その逞しい後ろ姿を見送りながら、多賀崎選手が「さて」と声をあげる。
「それじゃああたしらも、稽古を始めるか。何せ試合まで、一週間を切ってるんだからね」
「えー? もう調整期間なんだから、そんなはりきることないじゃん!」
「遊んでたいなら、ご自由に。泣きを見るのは、本人だからね」
多賀崎選手がきびすを返すと、灰原選手は「ちぇーっ!」と頬をふくらませつつ、瓜子に向きなおってきた。
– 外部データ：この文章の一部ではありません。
$ cat src/flat_wrapper.sv
// flat-port wrapper written by rule: the top's interface ports become plain ports
module serial_shift_port_flat import serial_pkg::*;
#(
  parameter int DATA_W    = 8,
  parameter int MSB_FIRST = 0,
  parameter int CNT_W     = $clog2(DATA_W)
)
  (clk, rst_n, sp_tx_data, sp_tx_valid, sp_rx_start, sp_abort, sp_bus_i, sp_tx_ready, sp_bus_o, sp_bus_oe, sp_rx_data, sp_rx_valid, sp_busy, sp_bit_cnt);
  serial_shift_port_if #(.DATA_W(DATA_W), .CNT_W(CNT_W)) sp_i ();
  input  logic clk;
  input  logic rst_n;
  input wire logic [$bits(sp_i.tx_data)-1:0] sp_tx_data;
  input wire logic [$bits(sp_i.tx_valid)-1:0] sp_tx_valid;
  input wire logic [$bits(sp_i.rx_start)-1:0] sp_rx_start;
  input wire logic [$bits(sp_i.abort)-1:0] sp_abort;
  input wire logic [$bits(sp_i.bus_i)-1:0] sp_bus_i;
  output wire logic [$bits(sp_i.tx_ready)-1:0] sp_tx_ready;
  output wire logic [$bits(sp_i.bus_o)-1:0] sp_bus_o;
  output wire logic [$bits(sp_i.bus_oe)-1:0] sp_bus_oe;
  output wire logic [$bits(sp_i.rx_data)-1:0] sp_rx_data;
  output wire logic [$bits(sp_i.rx_valid)-1:0] sp_rx_valid;
  output wire logic [$bits(sp_i.busy)-1:0] sp_busy;
  output wire logic [$bits(sp_i.bit_cnt)-1:0] sp_bit_cnt;
  assign sp_i.tx_data = sp_tx_data;
  assign sp_i.tx_valid = sp_tx_valid;
  assign sp_i.rx_start = sp_rx_start;
  assign sp_i.abort = sp_abort;
  assign sp_i.bus_i = sp_bus_i;
  assign sp_tx_ready = sp_i.tx_ready;
  assign sp_bus_o = sp_i.bus_o;
  assign sp_bus_oe = sp_i.bus_oe;
  assign sp_rx_data = sp_i.rx_data;
  assign sp_rx_valid = sp_i.rx_valid;
  assign sp_busy = sp_i.busy;
  assign sp_bit_cnt = sp_i.bit_cnt;
  serial_shift_port #(.DATA_W(DATA_W), .MSB_FIRST(MSB_FIRST), .CNT_W(CNT_W)) u_core (.clk(clk), .rst_n(rst_n), .sp(sp_i));
endmodule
「うり坊たちは、もう帰っちゃうんでしょー? まだまだおしゃべりしたりないなー!」
「ええ。できれば自分たちも、稽古を見学させてほしいところっすね。……ユーリさんは、どうっすか?」
「うみゅ。みなさんが稽古するお姿を拝見していたら、羨ましくって悶死しそうなところでありますけれど……でもでも、これで真っ直ぐ帰ってしまうのも心残りの極致ですにゃあ」
ユーリはふにゃんと微笑みながら、そう言った。
立松は「まったく」と苦笑する。
「本当に、お前さんたちにつける薬はねえな。まあ、それであんな結果を残してたら、文句も言えねえか」
「ウン。ユーリとウリコはこんなにネッシンだから、こんなにツヨくなれたんだもんねー」
どうやら立松やジョンたちも、つきあいで居残る覚悟のようである。
二週間もの遠征を終えて、八時間ものフライトに耐えた直後であるというのに、まったくお世話をかけるばかりであったが――それでもやっぱり瓜子たちとしては、この熱気を振り切ってマンションに帰る気持ちにはなれなかったのだった。
かくして、まだ試合の傷も癒えていない瓜子とユーリは道場の片隅にちょこんと座り込み、その場に満ちた熱気にひたりながら、シンガポール遠征の余韻を噛みしめることに相成ったのだった。